All lines in the data bearing the string "second" should be identified and copied.

───── RECORDS PROVIDED ─────

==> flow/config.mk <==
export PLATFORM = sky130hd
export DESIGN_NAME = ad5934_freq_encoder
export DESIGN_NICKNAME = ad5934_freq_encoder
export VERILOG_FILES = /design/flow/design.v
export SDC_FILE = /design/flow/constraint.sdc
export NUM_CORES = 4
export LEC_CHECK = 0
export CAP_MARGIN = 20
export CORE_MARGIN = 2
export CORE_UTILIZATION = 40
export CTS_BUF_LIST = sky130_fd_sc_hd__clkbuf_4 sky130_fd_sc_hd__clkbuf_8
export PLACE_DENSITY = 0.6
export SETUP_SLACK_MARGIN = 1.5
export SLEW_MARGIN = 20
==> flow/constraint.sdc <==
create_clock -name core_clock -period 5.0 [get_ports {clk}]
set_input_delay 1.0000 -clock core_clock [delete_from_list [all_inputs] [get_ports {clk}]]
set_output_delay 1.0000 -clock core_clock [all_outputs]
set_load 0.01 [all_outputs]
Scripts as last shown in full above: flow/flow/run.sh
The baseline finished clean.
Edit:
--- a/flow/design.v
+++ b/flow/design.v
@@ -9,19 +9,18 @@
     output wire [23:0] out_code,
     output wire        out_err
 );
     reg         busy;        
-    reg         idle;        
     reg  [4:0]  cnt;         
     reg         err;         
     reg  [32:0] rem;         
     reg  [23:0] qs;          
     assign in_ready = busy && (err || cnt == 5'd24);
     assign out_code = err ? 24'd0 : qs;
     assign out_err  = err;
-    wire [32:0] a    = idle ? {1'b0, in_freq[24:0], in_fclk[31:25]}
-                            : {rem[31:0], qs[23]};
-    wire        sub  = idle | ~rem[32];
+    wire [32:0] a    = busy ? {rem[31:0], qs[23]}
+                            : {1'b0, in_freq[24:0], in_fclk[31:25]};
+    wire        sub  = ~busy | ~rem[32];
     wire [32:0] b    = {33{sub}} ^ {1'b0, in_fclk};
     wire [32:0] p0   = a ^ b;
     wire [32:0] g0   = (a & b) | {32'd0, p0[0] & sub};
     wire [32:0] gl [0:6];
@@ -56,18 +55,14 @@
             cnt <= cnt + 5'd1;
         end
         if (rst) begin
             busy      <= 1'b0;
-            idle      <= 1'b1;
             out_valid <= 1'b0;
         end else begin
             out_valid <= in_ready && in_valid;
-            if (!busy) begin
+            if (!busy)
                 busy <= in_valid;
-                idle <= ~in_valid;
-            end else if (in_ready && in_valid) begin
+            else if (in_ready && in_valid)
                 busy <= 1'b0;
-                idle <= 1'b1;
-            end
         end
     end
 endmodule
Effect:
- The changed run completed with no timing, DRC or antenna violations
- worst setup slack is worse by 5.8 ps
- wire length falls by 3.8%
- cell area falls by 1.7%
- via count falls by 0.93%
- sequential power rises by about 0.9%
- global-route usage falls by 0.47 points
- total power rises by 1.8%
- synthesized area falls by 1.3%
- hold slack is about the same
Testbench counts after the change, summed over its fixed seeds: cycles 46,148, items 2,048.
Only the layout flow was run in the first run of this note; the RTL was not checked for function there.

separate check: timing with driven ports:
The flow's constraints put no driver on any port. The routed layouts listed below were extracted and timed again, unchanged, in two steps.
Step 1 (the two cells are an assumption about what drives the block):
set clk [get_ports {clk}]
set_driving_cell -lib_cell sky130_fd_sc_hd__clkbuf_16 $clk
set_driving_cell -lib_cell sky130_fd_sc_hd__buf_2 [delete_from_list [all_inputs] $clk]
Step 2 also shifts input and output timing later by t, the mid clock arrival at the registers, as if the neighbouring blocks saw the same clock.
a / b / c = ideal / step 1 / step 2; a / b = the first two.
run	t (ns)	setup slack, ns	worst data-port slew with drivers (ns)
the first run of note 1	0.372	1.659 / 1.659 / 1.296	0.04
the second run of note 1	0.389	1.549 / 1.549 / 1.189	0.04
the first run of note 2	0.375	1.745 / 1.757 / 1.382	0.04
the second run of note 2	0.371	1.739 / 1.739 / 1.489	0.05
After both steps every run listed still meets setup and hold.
From an optimization exercise on the open Yosys and OpenROAD flow, aimed at small area, a short achievable clock period and few clock cycles; shortcuts taken in it are not production practice.
No functional check of the RTL was part of any run shown here.
Power and IR drop assume default switching activity.

<file path="design/flow/constraint.sdc">
create_clock -name core_clock -period 12.5 [get_ports {clk}]
set_input_delay 2.5000 -clock core_clock [delete_from_list [all_inputs] [get_ports {clk}]]
set_output_delay 2.5000 -clock core_clock [all_outputs]
set_load 0.01 [all_outputs]
</file>
<file path="design/flow/standard.sh">
#!/bin/bash
# synth_recipe.tcl (not shown) runs the flow's synth.tcl, then flattens the netlist and writes it again
# the make line also repeats each setting of config.mk as NAME=value (left out here)
make -C /OpenROAD-flow-scripts/flow DESIGN_CONFIG=/design/flow/config.mk WORK_HOME=/design/flow/orfs CLKGATE_MAP_FILE= SYNTH_SCRIPT=/design/flow/synth_recipe.tcl "${@:-finish}"
</file>
<file path="design/flow/config.mk">
export PLATFORM = sky130hd
export DESIGN_NAME = dict_expand
export DESIGN_NICKNAME = dict_expand
export VERILOG_FILES = /design/flow/design.v
export SDC_FILE = /design/flow/constraint.sdc
export NUM_CORES = 4
export LEC_CHECK = 0
export CAP_MARGIN = 20
export CORE_MARGIN = 2
export CORE_UTILIZATION = 40
export PLACE_DENSITY = 0.6
export SLEW_MARGIN = 20
</file>
<file path="design/flow/design.v">
module dict_expand (
    input  wire       clk,
    input  wire       rst,         
    input  wire       start,       
    output wire [1:0] status,      
    output wire [2:0] err,         
    input  wire       in_valid,
    input  wire       in_end,      
    input  wire [7:0] in_data,
    output wire       in_ready,
    output wire       out_valid,
    output wire [7:0] out_data,
    input  wire       out_ready
);
    localparam [1:0] ST_IDLE = 2'd0, ST_BUSY = 2'd1, ST_DONE = 2'd2, ST_ERROR = 2'd3;
    localparam [2:0] E_NONE = 3'd0, E_MALFORMED = 3'd2, E_INVARIANT = 3'd3,
                     E_CAPACITY = 3'd4;
    function [10:0] phase_tab;
        input [5:0] sel;           
        begin
            case (sel)
            6'd8: phase_tab = {3'd0, 8'b11111111};
            6'd16: phase_tab = {3'd0, 8'b10101010};
            6'd17: phase_tab = {3'd1, 8'b01010101};
            6'd24: phase_tab = {3'd2, 8'b00100100};
            6'd25: phase_tab = {3'd0, 8'b10010010};
            6'd26: phase_tab = {3'd1, 8'b01001001};
            6'd32: phase_tab = {3'd0, 8'b10001000};
            6'd33: phase_tab = {3'd1, 8'b01000100};
            6'd34: phase_tab = {3'd2, 8'b00100010};
            6'd35: phase_tab = {3'd3, 8'b00010001};
            6'd40: phase_tab = {3'd3, 8'b00010000};
            6'd41: phase_tab = {3'd4, 8'b00001000};
            6'd42: phase_tab = {3'd0, 8'b10000100};
            6'd43: phase_tab = {3'd1, 8'b01000010};
            6'd44: phase_tab = {3'd2, 8'b00100001};
            6'd48: phase_tab = {3'd2, 8'b00100000};
            6'd49: phase_tab = {3'd3, 8'b00010000};
            6'd50: phase_tab = {3'd4, 8'b00001000};
            6'd51: phase_tab = {3'd5, 8'b00000100};
            6'd52: phase_tab = {3'd0, 8'b10000010};
            6'd53: phase_tab = {3'd1, 8'b01000001};
            default: phase_tab = 11'd0;
            endcase
        end
    endfunction
    function [2:0] code_width;
        input [7:0] u;
        begin
            if      (u <= 8'd2)  code_width = 3'd1;
            else if (u <= 8'd4)  code_width = 3'd2;
            else if (u <= 8'd8)  code_width = 3'd3;
            else if (u <= 8'd16) code_width = 3'd4;
            else if (u <= 8'd32) code_width = 3'd5;
            else                 code_width = 3'd6;
        end
    endfunction
    function ge6;
        input [5:0] x;
        input [5:0] u;
        integer b;
        reg gt, eq;
        begin
            gt = 1'b0;
            eq = 1'b1;
            for (b = 5; b >= 0; b = b - 1) begin
                gt = gt | (eq & x[b] & ~u[b]);
                eq = eq & ~(x[b] ^ u[b]);
            end
            ge6 = gt | eq;
        end
    endfunction
    reg  [1:0] st;
    reg        em;                 
    reg  [2:0] err_r;
    reg        rdy;
    reg  [5:0] ph;
    reg  [6:0] nb;                 
    reg        lagv;               
    reg  [7:0] hdr0;               
    reg  [2:0] ulo;                
    wire [7:0] U   = {hdr0[4:0], ulo};
    wire [5:0] U6  = U[5:0];
    wire [2:0] pad = 3'd0 - hdr0[7:5];
    reg  [2:0] cw;                 
    wire [5:0] cmask = ~(6'h3f << cw);                    
    reg  [2:0] je0;                
    always @(*) begin
        case (cw)
            3'd2:    je0 = 3'd1;
            3'd4:    je0 = 3'd1;
            3'd5:    je0 = 3'd2;
            3'd6:    je0 = 3'd3;
            default: je0 = 3'd0;
        endcase
    end
    wire [7:0] vmask = 8'hff >> pad;                      
    wire busy     = (st == ST_BUSY);
    wire start_go = start & ~busy;
    wire acc      = in_valid & rdy;
    wire wr       = acc & ~in_end;
    wire endm     = acc & in_end;
    reg  [511:0] ring;
    always @(posedge clk)
        ring <= {ring[503:0], wr ? in_data : ring[511:504]};
    wire [511:0] dview;
    genvar g;
    generate
        for (g = 0; g < 64; g = g + 1) begin : g_view
            assign dview[8*g +: 8] = {ring[8*g +: 5], ring[8*((g+63)%64)+5 +: 3]};
        end
    endgenerate
    reg        pf_k0, pf_k1, pf_code;
    reg        seen;               
    reg  [2:0] jph;                
    reg        bad_acc;            
    reg  [1:0] errl;               
    reg        pzl;                
    reg  [9:0] rb;                 
    wire       code_byte = pf_code & ~pf_k0 & ~pf_k1;
    wire       first_cb  = code_byte & ~seen;
    wire [2:0] je   = first_cb ? je0 : jph;
    wire [10:0] ptab = phase_tab({cw, je});
    wire [2:0] jn   = ptab[10:8];
    wire [15:0] cwin = ring[15:0];                        
    reg  [7:0]  ends, ge;
    integer i;
    always @(*) begin
        for (i = 0; i < 8; i = i + 1) begin
            ends[i] = ptab[i] & code_byte & (~first_cb | (i >= 3));
            ge[i]   = ge6(cwin[7-i +: 6] & cmask, U6);
        end
    end
    wire [7:0] vends     = ends & vmask;
    wire       bad_all   = |(ends & ge);
    wire       bad_valid = |(vends & ge);
    wire       pz   = pf_k1 | (first_cb && pad == 3'd5);     
    reg  [1:0] errl_c;
    always @(*) begin
        if (pf_k0)
            errl_c = 2'd2;
        else if (pf_k1)
            errl_c = (U != 8'd0) ? 2'd2 : (pad == 3'd5) ? 2'd0 : 2'd3;
        else if (!pf_code)
            errl_c = 2'd2;
        else if (first_cb && pad[2:1] == 2'b11)
            errl_c = 2'd3;
        else if (!pz && !ends[7 - pad])
            errl_c = 2'd2;
        else if (bad_acc | bad_valid)
            errl_c = 2'd3;
        else
            errl_c = 2'd0;
    end
    wire [1:0] err_use = lagv ? errl_c : errl;
    wire       pz_use  = lagv ? pz : pzl;
    reg        einit;
    reg  [5:0] p;                  
    reg  [6:0] cur;                
    reg  [7:0] sl0, sl1, sl2, sl3;
    reg  [3:0] rv;                 
    reg  [3:0] s;                  
    reg        s2v;
    reg  [5:0] dp;                 
    reg        hv;
    reg  [7:0] head;
    reg        ov;
    reg  [7:0] w0, w1;
    always @(*) begin
        case (cur[1:0])
            2'd0:    begin w0 = sl0; w1 = sl1; end
            2'd1:    begin w0 = sl1; w1 = sl2; end
            2'd2:    begin w0 = sl2; w1 = sl3; end
            default: begin w0 = sl3; w1 = sl0; end
        endcase
    end
    wire [15:0] wwin  = {w0, w1} >> s;
    wire [5:0]  code  = wwin[5:0] & cmask;
    wire        xw    = (s <= 4'd8);                      
    wire        span  = (s < 4'd8);                       
    wire        can1  = rv[0] & (~span | rv[1]);
    wire        adv1_a = can1 & (~s2v | ~hv);
    wire        adv1_b = can1 & ov;
    wire        adv2_a = s2v & ~hv;
    wire        adv2_b = s2v & ov;
    wire        take  = ov & out_ready;
    wire        adv1  = adv1_a | (adv1_b & out_ready);
    wire        adv2  = adv2_a | (adv2_b & out_ready);
    wire        hv_n  = adv2 | (hv & ~take);
    wire        cons  = adv1 & xw;                        
    wire        z     = rv[0] & (p[1:0] == 2'd0);
    wire [3:0]  tsel  = z ? p[5:2] - 4'd1 : p[5:2];
    wire [2:0]  jt    = z ? 3'd4 : {1'b0, p[1:0]};       
    wire [7:0]  F     = dview[32*tsel +: 8];
    wire [7:0]  dlt   = {1'b0, nb} - {1'b0, cur};            
    wire        dpos  = ~dlt[7];
    wire        dhi   = |dlt[6:3];
    wire [5:0]  dgt;                                      
    assign dgt[0] = dpos & (dhi | (dlt[2:0] > 3'd0));
    assign dgt[1] = dpos & (dhi | (dlt[2:0] > 3'd1));
    assign dgt[2] = dpos & (dhi | (dlt[2:0] > 3'd2));
    assign dgt[3] = dpos & (dhi | (dlt[2:0] > 3'd3));
    assign dgt[4] = dpos & (dhi | (dlt[2:0] > 3'd4));
    assign dgt[5] = dpos & (dhi | (dlt[2:0] > 3'd5));
    reg         tav;
    always @(*) begin
        case (jt)
            3'd0:    tav = dgt[1] | (em & dgt[0]);
            3'd1:    tav = dgt[2] | (em & dgt[1]);
            3'd2:    tav = dgt[3] | (em & dgt[2]);
            3'd3:    tav = dgt[4] | (em & dgt[3]);
            default: tav = dgt[5] | (em & dgt[4]);
        endcase
    end
    wire        ld_a  = einit & tav & ~jt[2];             
    wire        ld_b  = einit & tav;                      
    wire        load  = ld_a | (ld_b & cons);
    wire [3:0]  lsel  = 4'd1 << ph[1:0];
    wire [3:0]  rv_k  = rv | ({3'd0, ld_a} << jt[1:0]);
    wire [4:0]  rv_s  = {1'b0, rv} | ({4'd0, ld_b} << jt);
    wire [3:0]  rv_n  = cons ? rv_s[4:1] : rv_k;
    wire        init_e = lagv & first_cb;
    wire [5:0]  p_i   = p + 6'd1;
    wire [6:0]  cur_i = cur + 7'd1;
    wire [3:0]  s_n   = xw ? s - {1'b0, cw} + 4'd8 : s - {1'b0, cw};
    wire [5:0]  dp_n  = ph - code;
    wire [5:0]  dp_i  = dp + 6'd1;
    always @(posedge clk) begin
        if (load & lsel[0]) sl0 <= F;
        if (load & lsel[1]) sl1 <= F;
        if (load & lsel[2]) sl2 <= F;
        if (load & lsel[3]) sl3 <= F;
        if (start_go) begin
            rv    <= 4'd0;
            einit <= 1'b0;
        end else if (init_e) begin
            rv    <= 4'd0;
            einit <= 1'b1;
            p     <= 6'd1;
            cur   <= nb - 7'd1;
            s     <= 4'd0 - {1'b0, cw};
        end else begin
            rv  <= rv_n;
            p   <= cons ? p : p_i;
            cur <= cons ? cur_i : cur;
            if (adv1) s <= s_n;
        end
        dp <= adv1 ? dp_n : dp_i;
        if (start_go)  s2v <= 1'b0;
        else if (adv1) s2v <= 1'b1;
        else if (adv2) s2v <= 1'b0;
        if (adv2) head <= dview[8*dp +: 8];
        hv <= start_go ? 1'b0 : hv_n;
    end
    wire [9:0] rb_ld = {nb - U[6:0], 3'b000} - {6'd0, pad} - 10'd11;
    wire [9:0] rb_m  = rb - {7'd0, cw};
    wire       last  = (rb == {7'd0, cw});
    wire       ok_e  = (err_use == 2'd0) & ~pz_use;
    always @(posedge clk) begin
        ph   <= start_go ? 6'd63 : ph + 6'd1;
        lagv <= wr & ~start_go;
        cw    <= code_width(U);
        pf_k0    <= (nb == 7'd0);
        pf_k1    <= (nb == 7'd1);
        pf_code  <= (U != 8'd0) && ({1'b0, nb} > U);
        if (wr && nb == 7'd0) hdr0 <= in_data;
        if (wr && nb == 7'd1) ulo  <= in_data[7:5];
        if (start_go) begin
            bad_acc <= 1'b0;
            errl    <= 2'd2;
            pzl     <= 1'b0;
            seen    <= 1'b0;
        end else if (lagv) begin
            errl <= errl_c;
            pzl  <= pz;
            if (code_byte) begin
                jph     <= jn;
                bad_acc <= bad_acc | bad_all;
                seen    <= 1'b1;
            end
        end
        if (em) begin
            if (take) rb <= rb_m;
        end else begin
            rb <= rb_ld;
        end
        if (rst) begin
            st    <= ST_IDLE;
            err_r <= E_NONE;
            rdy   <= 1'b0;
            ov    <= 1'b0;
        end else if (start_go) begin
            st    <= ST_BUSY;
            em    <= 1'b0;
            err_r <= E_NONE;
            rdy   <= 1'b1;
            nb    <= 7'd0;
            ov    <= 1'b0;
        end else if (busy && !em) begin
            if (acc)
                rdy <= ~in_end & ~nb[6];
            else
                rdy <= (ph + 6'd2 == nb[5:0]);
            if (wr) begin
                if (nb[6]) begin
                    st    <= ST_ERROR;
                    err_r <= E_CAPACITY;
                end else begin
                    nb <= nb + 7'd1;
                end
            end else if (endm) begin
                if (err_use != 2'd0) begin
                    st    <= ST_ERROR;
                    err_r <= {1'b0, err_use};
                end else if (pz_use) begin
                    st <= ST_DONE;
                end
                em   <= ok_e;
                ov   <= ok_e & hv_n;
            end
        end else if (busy) begin
            if (take && last) begin
                st <= ST_DONE;
                ov <= 1'b0;
            end else begin
                ov <= hv_n;
            end
        end else begin
            ov <= 1'b0;
        end
    end
    assign status    = st;
    assign err       = err_r;
    assign in_ready  = rdy;
    assign out_valid = ov;
    assign out_data  = head;
endmodule
</file>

─────

TASK RESPONSE.
the second run of note 1	0.389	1.549 / 1.549 / 1.189	0.04
the second run of note 2	0.371	1.739 / 1.739 / 1.489	0.05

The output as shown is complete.